My main gripe is its landside location, which means you’ll need to budget enough time to clear security and immigration. That said, I do notice that Priority Pass has a partnership that grants fast-track access to cardholders, so I’ll be sure to check that out too.
Changi Airport Terminal 2
Following a multi-million dollar renovation, the new-and-improved Terminal 2 is now the largest in all of Changi Airport, with handling capacity for 28 million passengers a year.
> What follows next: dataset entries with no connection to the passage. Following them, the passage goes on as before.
## config.mk

```make
export PLATFORM = sky130hd
export DESIGN_NAME = md_sched
export DESIGN_NICKNAME = d
export VERILOG_FILES = /design/src/rtl/md_sched.sv
export SDC_FILE = /design/constraint.sdc
export NUM_CORES = 2
export LEC_CHECK = 0
export BUFFER_PORTS_ARGS = -buffer_cell sky130_fd_sc_hd__clkbuf_2
export CAP_MARGIN = 20
export CORE_UTILIZATION = 66
export CTS_CLUSTER_DIAMETER = 100
export CTS_CLUSTER_SIZE = 24
export DETAILED_ROUTE_END_ITERATION = 16
export GPL_ROUTABILITY_DRIVEN = 0
export PLACE_DENSITY = 0.84
export SKIP_LAST_GASP = 1
export SYNTH_ARGS = -nofsm -noshare
export SYNTH_HDL_FRONTEND = slang
export SYNTH_SLANG_ARGS = --single-unit
```

## constraint.sdc

```tcl
create_clock -name clk -period 9.5 [get_ports clk]
set_input_delay 0.95 -clock clk [delete_from_list [all_inputs] [get_ports clk]]
set_output_delay 0.95 -clock clk [all_outputs]
set_load 0.05 [all_outputs]
```

## src/rtl/md_sched.sv

```systemverilog
// md_sched: multiply/divide scheduler producing HI/LO write data.
// Accepts one MULT/MULTU/DIV/DIVU request, stalls execute while the op is
// in flight, and emits a single registered hilo_wen pulse with the result.
// Optional build macro: MD_EARLY_OUT_EN (divides with |divisor| > |dividend|
// complete in one cycle).
module md_sched #(
  parameter int MUL_CYCLES = 3,
  parameter int DIV_ITERS  = 32
) (
  input  logic        clk,
  input  logic        rst,
  input  logic        e_start,
  input  logic [1:0]  e_op,
  input  logic [31:0] e_srca,
  input  logic [31:0] e_srcb,
  input  logic        flush,
  output logic        e_stall,
  output logic        busy,
  output logic        hilo_wen,
  output logic [31:0] hi_wdata,
  output logic [31:0] lo_wdata
);

  localparam int CNT_MAX = (MUL_CYCLES > DIV_ITERS) ? MUL_CYCLES : DIV_ITERS;
  localparam int CNT_W   = $clog2(CNT_MAX + 1);
  localparam logic [CNT_W-1:0] MUL_LAST = CNT_W'(MUL_CYCLES - 1);
  localparam logic [CNT_W-1:0] DIV_LAST = CNT_W'(DIV_ITERS - 1);

  typedef enum logic [2:0] {
    S_IDLE,
    S_MUL,
    S_DIV,
    S_FIX,
    S_DONE
  } state_t;

  state_t           state;
  logic [CNT_W-1:0] counter;
  logic [1:0]       op;
  logic [31:0]      op_a;
  logic [31:0]      op_b;
  logic [31:0]      rem;
  logic [31:0]      quo;
  logic [31:0]      dvsr;

  logic        start_signed;
  logic [31:0] start_mag_a;
  logic [31:0] start_mag_b;
  logic [63:0] ext_a;
  logic [63:0] ext_b;
  logic [63:0] product;
  logic [32:0] trial;
  logic [31:0] diff;
  logic        take;
  logic [31:0] rem_next;
  logic        div_signed;
  logic [31:0] fix_hi;
  logic [31:0] fix_lo;

  // Operand magnitudes at acceptance; only DIV treats its operands as signed.
  always_comb begin
    start_signed = (e_op == 2'd2);
    start_mag_a  = (start_signed & e_srca[31]) ? -e_srca : e_srca;
    start_mag_b  = (start_signed & e_srcb[31]) ? -e_srcb : e_srcb;
  end

`ifdef MD_EARLY_OUT_EN
  logic early_out;

  // A nonzero divisor larger than the dividend gives quotient 0, remainder = dividend.
  always_comb begin
    early_out = (start_mag_b != 32'd0) && (start_mag_b > start_mag_a);
  end
`endif

  // Full 64-bit product; MULT sign-extends the latched operands, MULTU zero-extends.
  always_comb begin
    ext_a   = {{32{~op[0] & op_a[31]}}, op_a};
    ext_b   = {{32{~op[0] & op_b[31]}}, op_b};
    product = ext_a * ext_b;
  end

  // One restoring-division step: shift in the next dividend bit and try a subtract.
  always_comb begin
    trial    = {rem, quo[31]};
    take     = (trial >= {1'b0, dvsr});
    diff     = trial[31:0] - dvsr;
    rem_next = take ? diff : trial[31:0];
  end

  // Sign fix-up of the magnitude result; divide by zero returns all-ones / raw dividend.
  always_comb begin
    div_signed = (op == 2'd2);
    if (op_b == 32'd0) begin
      fix_lo = 32'hFFFF_FFFF;
      fix_hi = op_a;
    end else begin
      fix_lo = (div_signed & (op_a[31] ^ op_b[31])) ? -quo : quo;
      fix_hi = (div_signed & op_a[31]) ? -rem : rem;
    end
  end

  // Sequencer: accepts an op, runs multiply or divide, then pulses hilo_wen once.
  always_ff @(posedge clk or posedge rst) begin
    if (rst) begin
      state    <= S_IDLE;
      counter  <= '0;
      op       <= '0;
      op_a     <= '0;
      op_b     <= '0;
      rem      <= '0;
      quo      <= '0;
      dvsr     <= '0;
      hilo_wen <= 1'b0;
      hi_wdata <= '0;
      lo_wdata <= '0;
    end else begin
      hilo_wen <= 1'b0;
      if (flush) begin
        state   <= S_IDLE;
        counter <= '0;
      end else begin
        unique case (state)
          S_IDLE: begin
            if (e_start) begin
              op      <= e_op;
              op_a    <= e_srca;
              op_b    <= e_srcb;
              counter <= '0;
              rem     <= '0;
              quo     <= start_mag_a;
              dvsr    <= start_mag_b;
              if (!e_op[1]) begin
                state <= S_MUL;
              end
`ifdef MD_EARLY_OUT_EN
              else if (early_out) begin
                state    <= S_DONE;
                hilo_wen <= 1'b1;
                hi_wdata <= e_srca;
                lo_wdata <= '0;
              end
`endif
              else begin
                state <= S_DIV;
              end
            end
          end
          S_MUL: begin
            if (counter == MUL_LAST) begin
              state    <= S_DONE;
              counter  <= '0;
              hilo_wen <= 1'b1;
              hi_wdata <= product[63:32];
              lo_wdata <= product[31:0];
            end else begin
              counter <= counter + CNT_W'(1);
            end
          end
          S_DIV: begin
            rem <= rem_next;
            quo <= {quo[30:0], take};
            if (counter == DIV_LAST) begin
              state   <= S_FIX;
              counter <= '0;
            end else begin
              counter <= counter + CNT_W'(1);
            end
          end
          S_FIX: begin
            state    <= S_DONE;
            hilo_wen <= 1'b1;
            hi_wdata <= fix_hi;
            lo_wdata <= fix_lo;
          end
          S_DONE: begin
            state <= S_IDLE;
          end
          default: begin
            state <= S_IDLE;
          end
        endcase
      end
    end
  end

  assign busy    = (state != S_IDLE);
  assign e_stall = ~rst & (((state == S_IDLE) & e_start & ~flush) |
                           (state == S_MUL) | (state == S_DIV) | (state == S_FIX));

endmodule

```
Departing passengers can take advantage of a central common-use Fast and Seamless Travel (FAST) zone, with more automated check-in kiosks and bag drop machines. Similarly, immigration halls have been expanded to support additional automated immigration lanes. Travellers using wheelchairs and family groups of up to four persons will be able to enjoy fully automated Special Assistance Lanes at both arrival and departure immigration- a first for the airport.
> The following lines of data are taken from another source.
===== config.mk =====
export PLATFORM = sky130hd
export DESIGN_NAME = bcd_scan_decoder_flat
export DESIGN_NICKNAME = d
export VERILOG_FILES = /design/src/rtl/bcd_scan_decoder_pkg.sv /design/src/rtl/bcd_scan_decoder_if.sv /design/src/rtl/bcd_scan_decoder_dec_bcd10.sv /design/src/rtl/bcd_scan_decoder.sv /design/src/flat_wrapper.sv
export SDC_FILE = /design/constraint.sdc
export NUM_CORES = 1
export LEC_CHECK = 0
export CELL_PAD_IN_SITES_DETAIL_PLACEMENT = 1
export CELL_PAD_IN_SITES_GLOBAL_PLACEMENT = 2
export CORE_MARGIN = 2
export CORE_UTILIZATION = 31
export DETAILED_ROUTE_END_ITERATION = 16
export PLACE_DENSITY = 0.87
export SETUP_SLACK_MARGIN = 0.15
export SLEW_MARGIN = 25
export SYNTH_ARGS = -nofsm -noshare
export SYNTH_HDL_FRONTEND = slang
export SYNTH_SLANG_ARGS = --single-unit

===== constraint.sdc =====
create_clock -name clk -period 1.9 [get_ports clk]
set_input_delay 0.38 -clock clk [delete_from_list [all_inputs] [get_ports clk]]
set_output_delay 0.38 -clock clk [all_outputs]
set_load 0.03 [all_outputs]

===== src/rtl/bcd_scan_decoder_pkg.sv =====
`default_nettype none
// +----------------------------------------------------------------------------+
// | dec_pkg : shared BCD-to-decimal constants and helper functions              |
// | Revision: 1.0                                                              |
// +----------------------------------------------------------------------------+
package dec_pkg;

  localparam logic [9:0] DEC_OFF = 10'b11_1111_1111;

  function automatic logic is_bcd_valid(input logic [3:0] code);
    return code < 4'd10;
  endfunction

  function automatic logic [9:0] bcd_to_dec10_n(input logic [3:0] code);
    logic [9:0] dec_n;
    dec_n = DEC_OFF;
    if (is_bcd_valid(code)) dec_n = ~(10'd1 << code);
    return dec_n;
  endfunction

endpackage
`default_nettype wire


===== src/rtl/bcd_scan_decoder_if.sv =====
`default_nettype none
// +----------------------------------------------------------------------------+
// | bcd_scan_decoder_if : digit input and lamp-drive bundle of the scanner      |
// | Revision: 1.0                                                              |
// +----------------------------------------------------------------------------+
interface bcd_scan_decoder_if #(
  parameter int NUM_DIG = 4
);
  logic                   en;
  logic [4*NUM_DIG-1:0]   entrada;
  logic                   clr_erro;
  logic [9:0]             saida;
  logic [NUM_DIG-1:0]     sel;
  logic                   frame_tick;
  logic                   erro;

  modport master (
    output en, entrada, clr_erro,
    input  saida, sel, frame_tick, erro
  );

  modport slave (
    input  en, entrada, clr_erro,
    output saida, sel, frame_tick, erro
  );
endinterface
`default_nettype wire


===== src/rtl/bcd_scan_decoder_dec_bcd10.sv =====
`default_nettype none
// +----------------------------------------------------------------------------+
// | dec_bcd10 : combinational 4-to-10 active-low decimal decoder               |
// | Revision: 1.0                                                              |
// +----------------------------------------------------------------------------+
module dec_bcd10
  import dec_pkg::*;
(
  input  logic [3:0] bcd,
  output logic [9:0] dec_n,
  output logic       valid
);

  assign dec_n = bcd_to_dec10_n(bcd);
  assign valid = is_bcd_valid(bcd);

endmodule
`default_nettype wire


===== src/rtl/bcd_scan_decoder.sv =====
`default_nettype none
// +----------------------------------------------------------------------------+
// | bcd_scan_decoder : multiplexed BCD lamp scanner with blanking and error    |
// | Revision: 1.0                                                              |
// +----------------------------------------------------------------------------+
module bcd_scan_decoder
  import dec_pkg::*;
#(
  parameter int NUM_DIG  = 4,
  parameter int DIV      = 1000,
  parameter int DEAD     = 2,
  parameter int BLANK_LZ = 1
) (
  input  logic               clk,
  input  logic               rst,
  bcd_scan_decoder_if.slave  bus
);

  localparam int IDX_W = (NUM_DIG > 1) ? $clog2(NUM_DIG) : 1;
  localparam int PRE_W = $clog2(DIV);
  localparam logic [PRE_W-1:0] PRE_LAST = PRE_W'(DIV - 1);
  localparam logic [IDX_W-1:0] IDX_LAST = IDX_W'(NUM_DIG - 1);

  logic [PRE_W-1:0]       r_presc;
  logic [IDX_W-1:0]       r_idx;
  logic [4*NUM_DIG-1:0]   r_snap;
  logic                   r_primed;
  logic [9:0]             r_saida;
  logic [NUM_DIG-1:0]     r_sel;
  logic                   r_tick;
  logic                   r_erro;

  logic [NUM_DIG-1:0]     w_hi_zero;
  logic [3:0]             w_d;
  logic                   w_hz;
  logic [9:0]             w_dec;
  logic                   w_valid;
  logic                   w_live;
  logic                   w_wrap;
  logic                   w_cap;
  logic                   w_blank;
  logic [NUM_DIG-1:0]     w_sel_n;

  // w_hi_zero[i]: every digit above slot i is zero, so slot i holds a leading zero
  for (genvar i = 0; i < NUM_DIG; i++) begin : g_hi_zero
    if (i == NUM_DIG - 1) begin : g_top
      assign w_hi_zero[i] = 1'b1;
    end else begin : g_mid
      assign w_hi_zero[i] = ~|r_snap[4*NUM_DIG-1:4*(i+1)];
    end
  end

  always_comb begin
    w_d  = 4'd0;
    w_hz = 1'b0;
    for (int i = 0; i < NUM_DIG; i++) begin
      if (r_idx == IDX_W'(i)) begin
        w_d  = r_snap[4*i +: 4];
        w_hz = w_hi_zero[i];
      end
    end
  end

  dec_bcd10 u_dec (
    .bcd   (w_d),
    .dec_n (w_dec),
    .valid (w_valid)
  );

  if (DEAD == 0) begin : g_nodead
    assign w_live = bus.en;
  end else begin : g_dead
    assign w_live = bus.en && (r_presc >= PRE_W'(DEAD));
  end

  assign w_wrap  = (r_presc == PRE_LAST);
  assign w_cap   = bus.en && (!r_primed || (w_wrap && (r_idx == IDX_LAST)));
  assign w_blank = (BLANK_LZ != 0) && (w_d == 4'd0) && w_hz && (r_idx != '0);
  assign w_sel_n = w_live ? ~(NUM_DIG'(1) << r_idx) : '1;

  always_ff @(posedge clk) begin
    if (rst) begin
      r_presc  <= '0;
      r_idx    <= '0;
      r_snap   <= '0;
      r_primed <= 1'b0;
      r_saida  <= DEC_OFF;
      r_sel    <= '1;
      r_tick   <= 1'b0;
      r_erro   <= 1'b0;
    end else begin
      if (bus.en) begin
        r_primed <= 1'b1;
        if (w_wrap) begin
          r_presc <= '0;
          r_idx   <= (r_idx == IDX_LAST) ? '0 : r_idx + IDX_W'(1);
        end else begin
          r_presc <= r_presc + PRE_W'(1);
        end
      end
      if (w_cap) r_snap <= bus.entrada;
      r_tick  <= w_cap;
      r_saida <= (bus.en && !w_blank) ? w_dec : DEC_OFF;
      r_sel   <= w_sel_n;
      // a fresh invalid code outranks a simultaneous clear
      r_erro  <= (bus.en && !w_valid) || (r_erro && !bus.clr_erro);
    end
  end

  assign bus.saida      = r_saida;
  assign bus.sel        = r_sel;
  assign bus.frame_tick = r_tick;
  assign bus.erro       = r_erro;

endmodule
`default_nettype wire

===== src/flat_wrapper.sv =====
// flat-port wrapper written by rule: the top's interface ports become plain ports
module bcd_scan_decoder_flat import dec_pkg::*;
#(
  parameter int NUM_DIG  = 4,
  parameter int DIV      = 1000,
  parameter int DEAD     = 2,
  parameter int BLANK_LZ = 1
)
  (clk, rst, bus_en, bus_entrada, bus_clr_erro, bus_saida, bus_sel, bus_frame_tick, bus_erro);
  bcd_scan_decoder_if #(.NUM_DIG(NUM_DIG)) bus_i ();
  input  logic clk;
  input  logic rst;
  input wire logic [$bits(bus_i.en)-1:0] bus_en;
  input wire logic [$bits(bus_i.entrada)-1:0] bus_entrada;
  input wire logic [$bits(bus_i.clr_erro)-1:0] bus_clr_erro;
  output wire logic [$bits(bus_i.saida)-1:0] bus_saida;
  output wire logic [$bits(bus_i.sel)-1:0] bus_sel;
  output wire logic [$bits(bus_i.frame_tick)-1:0] bus_frame_tick;
  output wire logic [$bits(bus_i.erro)-1:0] bus_erro;
  assign bus_i.en = bus_en;
  assign bus_i.entrada = bus_entrada;
  assign bus_i.clr_erro = bus_clr_erro;
  assign bus_saida = bus_i.saida;
  assign bus_sel = bus_i.sel;
  assign bus_frame_tick = bus_i.frame_tick;
  assign bus_erro = bus_i.erro;
  bcd_scan_decoder #(.NUM_DIG(NUM_DIG), .DIV(DIV), .DEAD(DEAD), .BLANK_LZ(BLANK_LZ)) u_core (.clk(clk), .rst(rst), .bus(bus_i));
endmodule

==> Flow_metrics.wiki <==
{| class="wikitable"
! Metric !! Value
|-
| Outcome || finished, final reports clean
|-
| Total count of max-transition violations in the final report || 0
|-
| Delay of the slowest critical-path stage || around 0.45 ns
|-
| 1st-iter DRT viols || 44
|-
| Leftover overflow at the end of global routing || 0
|-
| Final hold violations || 0
|-
| Routed vias || 1673
|-
| Crit path buffers/inverters || 2
|-
| Number of antenna violations at the first check in global routing || 0
|-
| Top cell type by total area after synthesis || sky130_fd_sc_hd__dfxtp_1
|-
| Total Negative Setup Slacks || 0 ns
|-
| Most used standard cells in the synthesized netlist || sky130_fd_sc_hd__nand2_1 (51), sky130_fd_sc_hd__dfxtp_1 (45), sky130_fd_sc_hd__mux2i_1 (17), sky130_fd_sc_hd__nor2_1 (17), sky130_fd_sc_hd__nand3_1 (11)
|-
| Startpoint of the most critical register-to-register path || u_core.r_idx[0]
|-
| Number of buffers added by the clock tree synthesis step || 5
|-
| Post-synth net total || 246
|-
| Fin crit share || 0.928
|-
| Post-synth top area share || 0.453
|-
| Critical path launch point || u_core.r_idx[0]
|-
| Synth Cell Area || 1990 um2
|-
| Hold Path Sink || u_core.r_snap[3]
|-
| Reg-to-reg setup timing slack || about 0.14 ns
|-
| Busiest grt layer || met2
|-
| Unrepaired setup endpoints after global routing || true
|-
| Setup-failing EPs final || 0
|-
| Average cell area after synthesis || about 9.0 um2
|-
| Count of unique library cells instantiated by Yosys || 44
|-
| Clock root buffer || sky130_fd_sc_hd__clkbuf_8
|-
| Static Leak || roughly 1.0 nW
|-
| Die X-Extent || 84.1 um
|-
| Min-Delay Path Class || reg -> reg
|-
| Top Ports || 36
|-
| DP HPWL || 3470 um
|-
| Fraction of layout cells with a size suffix above 1 || 0.156
|-
| Port Buffer Count || 35
|-
| CORE AREA || around 6300 um2
|-
| Post-detailed-routing wire length || about 4800 um
|-
| Slew at the pin with the worst max-slew slack || ~0.44 ns
|-
| Total of hold buffers inserted after clock tree synthesis || 0
|-
| Tightest slew margin relative to the limit || 0.706
|-
| Final standard cell area without fillers || roughly 2700 um2
|-
| Cell type of the slowest stage on the worst timing path || sky130_fd_sc_hd__a2111oi_4
|-
| Met1 routing resource usage after global routing || 0.187
|-
| Post-Synthesis Cells || 220
|-
| Proportion of synthesized chip area in sequential cells || 0.453
|-
| Initial cell density of the core || 0.317
|-
| Number of nets with antenna violations after detailed routing || 0
|-
| Ordered list of cells on the worst path || inv_4, ha_4, buf_6, nor2b_4, o21a_1, a2111oi_4, nand3_1
|-
| Fraction of registers with async set or reset after synthesis || 0
|-
| Type of element launching the critical path || register
|-
| Routing usage on met3 || 0.0297
|-
| Die outline height || 84.1 um
|-
| DRC violations left || 0
|-
| Largest delay share family, worst path || compound AO/OA/AOI/OAI gates
|-
| Floorplan row count || 29
|-
| Primary FF master, synth || sky130_fd_sc_hd__dfxtp_1
|-
| Slack of the critical path || between 0.1 and 0.15 ns
|-
| Cells taking the most area after synthesis || sky130_fd_sc_hd__dfxtp_1 (45%), sky130_fd_sc_hd__nand2_1 (9.6%), sky130_fd_sc_hd__mux2i_1 (8.6%)
|-
| Via count of the first global-routing pass || approximately 1700
|-
| Capture point of the worst reg-to-reg path || u_core.bus.saida[3]
|-
| Number of clock sinks seen by CTS || 45
|-
| Clock transition at the registers of the reported paths || 0.08 ns
|-
| Largest net degree at the start of global routing || 36
|-
| Setup Skew || between 0.006 and 0.007 ns
|-
| Routed wire per std cell || 13.9 um
|-
| Category of the most critical setup path || reg -> reg
|-
| Type of element capturing the critical path || register
|-
| Upper clock frequency limit || ~570 MHz
|-
| Final min period || approximately 1.8 ns
|-
| Maximum fanout count along the critical path || 6
|-
| Worst Path Arrival || slightly below 2 ns
|-
| Synth-to-Final Area Change || 34.3%
|-
| Count of max-cap constraint violations || 0
|-
| Hold Crit Start || u_core.r_snap[3]
|-
| Minimum hold slack || between 0.4 and 0.5 ns
|-
| Insertion delay to the later sink of the worst-skew pair || around 0.30 ns
|-
| TritonCTS clock tree || yes
|-
| Reg2reg path depth || 7
|-
| Area of the die || slightly above 7000 um2
|-
| Met2 GRT Util || 0.217
|-
| Yosys warning count || 0
|-
| Maximum number of buffers from clock root to sink || 2
|-
| WHS Path Cells || 2
|-
| Worst slack at placement || about 0.054 ns
|-
| Total routing resource utilization after global routing || 0.137
|-
| Total power divided by cell area || ~690 nW/um2
|-
| Routability congestion estimate from global placement || 0.762
|-
| First-pass GRT wire length || roughly 7800 um
|-
| Inserted Diodes || 0
|-
| Most instantiated library cell after synthesis || sky130_fd_sc_hd__nand2_1
|-
| Largest vdd supply drop || 306 uV
|-
| Average via count per standard cell || 4.82
|-
| H-tree levels || 2
|-
| Post-placement cell area || 2490 um2
|-
| Number of synthesized register bits || 45
|-
| Required time at the endpoint of the critical path || around 2.1 ns
|-
| Number of enable-type register cells in the synthesized netlist || 0
|-
| Number of detailed-routing iterations run before antenna repair || 4
|-
| Post-layout nets || 295
|}
repair_timing:
item,in CTS,in global routing
pin swaps,5,10
cloned,0,0
gates resized for setup,8,11
setup buffers,1,3
endpoints found under the setup margin,11,11
layout make-up:
cell class	instances	area, um2
Fill cell	742	3610
Clock inverter	1	5.00
Clock buffer	7	96.3
Sequential cell	45	908
Inverter	5	21.3
Multi-Input combinational cell	161	1040
Tap cell	77	96.3
Timing Repair Buffer	51	499
state kept, by name (all words and copies together), names as in the netlist:
name / flops
u_core.bus.erro: 1
u_core.bus.frame_tick: 1
u_core.bus.saida: 10
u_core.bus.sel: 4
u_core.r_idx: 2
u_core.r_presc: 10
u_core.r_primed: 1
u_core.r_snap: 16
worst register-to-register path: stages (launching register included):
cell	delay, ns
sky130_fd_sc_hd__dfxtp_4	0.39
sky130_fd_sc_hd__inv_4	0.05
sky130_fd_sc_hd__ha_4	0.15
sky130_fd_sc_hd__buf_6	0.12
sky130_fd_sc_hd__nor2b_4	0.12
sky130_fd_sc_hd__o21a_1	0.22
sky130_fd_sc_hd__a2111oi_4	0.45
sky130_fd_sc_hd__nand3_1	0.13
power breakdown:
part	internal [mW]	switching [mW]
sequential	0.974	0.0226
clock	0.329	0.311
combinational	0.110	0.109
total	1.41	0.442
worst max path at each step:
stage / end / cells after the start / slack (ns)
6_report: u_core.bus.saida[3] / 7 / 0.14
5_1_grt: u_core.bus.saida[3] / 7 / 0.08
4_1_cts: u_core.bus.saida[3] / 7 / 0.16
3_5_place_dp: u_core.bus.saida[1] / 4 / 0.05
3_3_place_gp: u_core.r_presc[1] / 5 / 0.12
2_1_floorplan: u_core.bus.saida[0] / 6 / 0.19
through the flow:
step,utilization,cells,power [mW]
6_report,0.425,347,1.85
5_1_grt,0.425,347,1.95
4_1_cts,0.416,344,1.89
3_5_place_dp,0.396,335,1.24
3_3_place_gp,0.396,335,1.24
2_1_floorplan,-,220,1.15
metal layers:
metal / vias to the layer above / wire length (um)
li1: 852 / -
met1: 786 / 2360
met2: 31 / 2230
met3: 4 / 159
met4: 0 / 61
met5: - / 0
cells in the final DEF, fill, tap and decap left out, types with 6 or more instances in the layout:
cell and instances:
sky130_fd_sc_hd__nor2_1 16, sky130_fd_sc_hd__dfxtp_1 43, sky130_fd_sc_hd__buf_4 13, sky130_fd_sc_hd__clkdlybuf4s50_1 35, sky130_fd_sc_hd__clkbuf_8 7, sky130_fd_sc_hd__nand4_1 9
sky130_fd_sc_hd__nand2_1 51, sky130_fd_sc_hd__nand3_1 11, sky130_fd_sc_hd__mux2i_1 17, sky130_fd_sc_hd__xor2_1 6
cell families after synthesis:
group / count (synthesis) / share of synthesized area
xor gates and xnor gates: 9 / 0.0396
and+or+nand+nor: 109 / 0.256
DFF: 45 / 0.453
adders and majority gates: 6 / 0.0378
AOI/OAI and AO/OA: 20 / 0.0862
buffers and inverters: 14 / 0.0415
muxes: 17 / 0.0856
Power figures use the tool's default switching activity.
The famous clacking Solari boards are now gone, but their memory lives on in the form of Flap Pix, an interactive art display made from the board that used to hang between rows 3 and 4 in the departure hall.
Passengers are invited to choose from one of several preset designs, or snap a photo and project it on screen.
What I’m mainly interested in, however, is the new premium check-in area for Singapore Airlines First Class and Solitaire PPS Club passengers. This will hopefully provide a hint as to what SIA’s plans are, when they finally renovate the corresponding facility in Terminal 3.
My next trip report will feature an updated take on the flagship SilverKris Business Class Lounge at Terminal 3, an intriguing new coworking space at Terminal 2, Singapore Airlines’ old-school Business Class seat, two good-looking hotels in Kuala Lumpur and more.
Something old, something new, coming up soon!